[Data excerpts]

This is an optimization exercise on Yosys and OpenROAD, whose aim is small area, a short achievable clock period and few clock cycles per item, not a production implementation. Only simulation tests tie the RTL to the original design; equivalence was not proved. No activity file was given, so power comes from the tool's default toggle rates.

File: design.v
module msw_ring (
    input  logic        i_clk,
    input  logic        i_push,
    input  logic [15:0] i_data,
    input  logic [7:0]  i_wm1,
    output logic [15:0] o_data
);
    logic [3*16-1:0]   r_s0;
    logic [12*16-1:0]  r_s1;
    logic [48*16-1:0]  r_s2;
    logic [192*16-1:0] r_s3;
    logic [15:0]       r_out;
    logic [15:0] in0, out0, out1, out2, out3;
    assign in0 = i_push ? i_data : r_out;
    always_comb begin
        case (i_wm1[1:0])
            2'd0:    out0 = in0;
            2'd1:    out0 = r_s0[0*16 +: 16];
            2'd2:    out0 = r_s0[1*16 +: 16];
            default: out0 = r_s0[2*16 +: 16];
        endcase
        case (i_wm1[3:2])
            2'd0:    out1 = out0;
            2'd1:    out1 = r_s1[3*16 +: 16];
            2'd2:    out1 = r_s1[7*16 +: 16];
            default: out1 = r_s1[11*16 +: 16];
        endcase
        case (i_wm1[5:4])
            2'd0:    out2 = out1;
            2'd1:    out2 = r_s2[15*16 +: 16];
            2'd2:    out2 = r_s2[31*16 +: 16];
            default: out2 = r_s2[47*16 +: 16];
        endcase
        case (i_wm1[7:6])
            2'd0:    out3 = out2;
            2'd1:    out3 = r_s3[63*16 +: 16];
            2'd2:    out3 = r_s3[127*16 +: 16];
            default: out3 = r_s3[191*16 +: 16];
        endcase
    end
    always_ff @(posedge i_clk) begin
        r_s0  <= {r_s0[0 +: 2*16], in0};
        r_s1  <= {r_s1[0 +: 11*16], out0};
        r_s2  <= {r_s2[0 +: 47*16], out1};
        r_s3  <= {r_s3[0 +: 191*16], out2};
        r_out <= out3;
    end
    assign o_data = r_out;
endmodule
module max_sum_sliding_window (
    input  logic              i_clk,
    input  logic              i_rst_n,
    input  logic              i_cfg_we,
    input  logic [8:0]        i_cfg_data,
    input  logic              i_in_valid,
    output logic              o_in_ready,
    input  logic [15:0]       i_in_sample,
    input  logic              i_in_last,
    output logic              o_res_valid,
    input  logic              i_res_ready,
    output logic [15:0]       o_res_best_start,
    output logic [23:0]       o_res_best_sum,
    output logic [1:0]        o_res_status
);
    localparam logic [1:0] ST_OK    = 2'd0;
    localparam logic [1:0] ST_SHORT = 2'd1;
    localparam logic [1:0] ST_LONG  = 2'd2;
    logic [8:0]  r_cfg;
    logic [7:0]  r_wm1;
    logic [7:0]  eff_wm1;
    logic        r_ready;
    logic        r_mid;        
    logic [7:0]  r_gc;         
    logic        acc;
    logic        take;
    logic        r_in_valid;
    logic [15:0] r_in_sample;
    logic        r_in_last;
    logic        r_in_first;
    logic [16:0] r_kc;         
    logic [16:0] r_t;          
    logic [15:0] old_sample;
    logic [16:0] kc_cur;
    logic [16:0] t_cur;
    logic        s1_sub;
    logic        s1_set;
    logic [1:0]  s1_status;
    logic        r2_valid;
    logic [16:0] r2_d;
    logic        r2_first;
    logic        r2_set;
    logic        r2_cmp;
    logic [15:0] r2_kidx;
    logic        r2_last;
    logic [1:0]  r2_status;
    logic        r3_valid;
    logic [23:0] r_sum;
    logic        r3_set;
    logic        r3_cmp;
    logic [15:0] r3_kidx;
    logic        r3_last;
    logic [1:0]  r3_status;
    logic [23:0] r_best;
    logic [15:0] r_bidx;
    logic        s3_upd;
    logic [23:0] n_best;
    logic [15:0] n_idx;
    logic        new_res;
    logic [41:0] new_val;
    logic        r_oval;
    logic [41:0] r_out;
    logic        r_sval;
    logic [41:0] r_skid;
    logic [2:0]  pend_reg;
    logic [2:0]  pend_next;
    always_comb begin
        if (r_cfg == 9'd0) begin
            eff_wm1 = 8'd0;
        end else if (r_cfg > 9'd256) begin
            eff_wm1 = 8'd255;
        end else begin
            eff_wm1 = 8'(r_cfg - 9'd1);
        end
    end
    always_ff @(posedge i_clk) begin
        if (!i_rst_n) begin
            r_cfg <= 9'd1;
        end else if (i_cfg_we) begin
            r_cfg <= i_cfg_data;
        end
    end
    always_ff @(posedge i_clk) begin
        if (!r_mid) begin
            r_wm1 <= eff_wm1;
        end
    end
    assign acc  = i_in_valid && r_ready;
    assign take = r_oval && i_res_ready;
    assign pend_reg = 3'(r_in_valid && r_in_last) + 3'(r2_valid && r2_last)
                    + 3'(r3_valid && r3_last) + 3'(r_oval) + 3'(r_sval);
    assign pend_next = pend_reg + 3'(acc && i_in_last) - 3'(take);
    always_ff @(posedge i_clk) begin
        if (!i_rst_n) begin
            r_ready <= 1'b1;
            r_mid   <= 1'b0;
        end else begin
            r_ready <= (acc || !r_mid || (r_gc == r_wm1)) && (pend_next <= 3'd1);
            if (acc) begin
                r_mid <= !i_in_last;
            end
        end
    end
    always_ff @(posedge i_clk) begin
        if (acc || (r_gc == r_wm1)) begin
            r_gc <= 8'd0;
        end else begin
            r_gc <= r_gc + 8'd1;
        end
    end
    always_ff @(posedge i_clk) begin
        if (!i_rst_n) begin
            r_in_valid <= 1'b0;
        end else begin
            r_in_valid <= acc;
        end
        r_in_sample <= i_in_sample;
        r_in_last   <= i_in_last;
        r_in_first  <= !r_mid;
    end
    msw_ring u_ring (
        .i_clk  (i_clk),
        .i_push (r_in_valid),
        .i_data (r_in_sample),
        .i_wm1  (r_wm1),
        .o_data (old_sample)
    );
    always_comb begin
        kc_cur = r_in_first ? (17'd0 - {9'd0, r_wm1}) : r_kc;
        t_cur  = r_in_first ? 17'd0 : r_t;
        s1_sub = !kc_cur[16] && (kc_cur != 17'd0);
        s1_set = (kc_cur == 17'd0);
        if (t_cur[16]) begin
            s1_status = ST_LONG;
        end else if (kc_cur[16]) begin
            s1_status = ST_SHORT;
        end else begin
            s1_status = ST_OK;
        end
    end
    always_ff @(posedge i_clk) begin
        if (r_in_valid) begin
            r_kc <= kc_cur + 17'd1;
            r_t  <= t_cur[16] ? t_cur : (t_cur + 17'd1);
        end
    end
    always_ff @(posedge i_clk) begin
        if (!i_rst_n) begin
            r2_valid <= 1'b0;
        end else begin
            r2_valid <= r_in_valid;
        end
        r2_d      <= {r_in_sample[15], r_in_sample}
                   - (s1_sub ? {old_sample[15], old_sample} : 17'd0);
        r2_first  <= r_in_first;
        r2_set    <= s1_set;
        r2_cmp    <= s1_sub;
        r2_kidx   <= kc_cur[15:0];
        r2_last   <= r_in_last;
        r2_status <= s1_status;
    end
    always_ff @(posedge i_clk) begin
        if (r2_valid) begin
            r_sum <= (r2_first ? 24'd0 : r_sum) + {{7{r2_d[16]}}, r2_d};
        end
    end
    always_ff @(posedge i_clk) begin
        if (!i_rst_n) begin
            r3_valid <= 1'b0;
        end else begin
            r3_valid <= r2_valid;
        end
        r3_set    <= r2_set;
        r3_cmp    <= r2_cmp;
        r3_kidx   <= r2_kidx;
        r3_last   <= r2_last;
        r3_status <= r2_status;
    end
    always_comb begin
        s3_upd = r3_set || (r3_cmp && ($signed(r_sum) >= $signed(r_best)));
        n_best = s3_upd ? r_sum : r_best;
        n_idx  = s3_upd ? r3_kidx : r_bidx;
        new_res = r3_valid && r3_last;
        if (r3_status == ST_OK) begin
            new_val = {n_idx, n_best, r3_status};
        end else begin
            new_val = {16'd0, 24'd0, r3_status};
        end
    end
    always_ff @(posedge i_clk) begin
        if (r3_valid && s3_upd) begin
            r_best <= r_sum;
            r_bidx <= r3_kidx;
        end
    end
    always_ff @(posedge i_clk) begin
        if (!i_rst_n) begin
            r_oval <= 1'b0;
            r_sval <= 1'b0;
        end else begin
            if (!r_oval || i_res_ready) begin
                r_oval <= r_sval || new_res;
                r_sval <= r_sval && new_res;
            end else begin
                r_sval <= r_sval || new_res;
            end
        end
    end
    always_ff @(posedge i_clk) begin
        if (!r_oval || i_res_ready) begin
            r_out <= r_sval ? r_skid : new_val;
        end
        if (new_res && (r_sval || (r_oval && !i_res_ready))) begin
            r_skid <= new_val;
        end
    end
    assign o_in_ready       = r_ready;
    assign o_res_valid      = r_oval;
    assign o_res_best_start = r_out[41:26];
    assign o_res_best_sum   = r_out[25:2];
    assign o_res_status     = r_out[1:0];
endmodule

Problem.
Your task is to copy each line of the data above that holds "take".

Written solution.
    logic        take;
    assign take = r_oval && i_res_ready;
    assign pend_next = pend_reg + 3'(acc && i_in_last) - 3'(take);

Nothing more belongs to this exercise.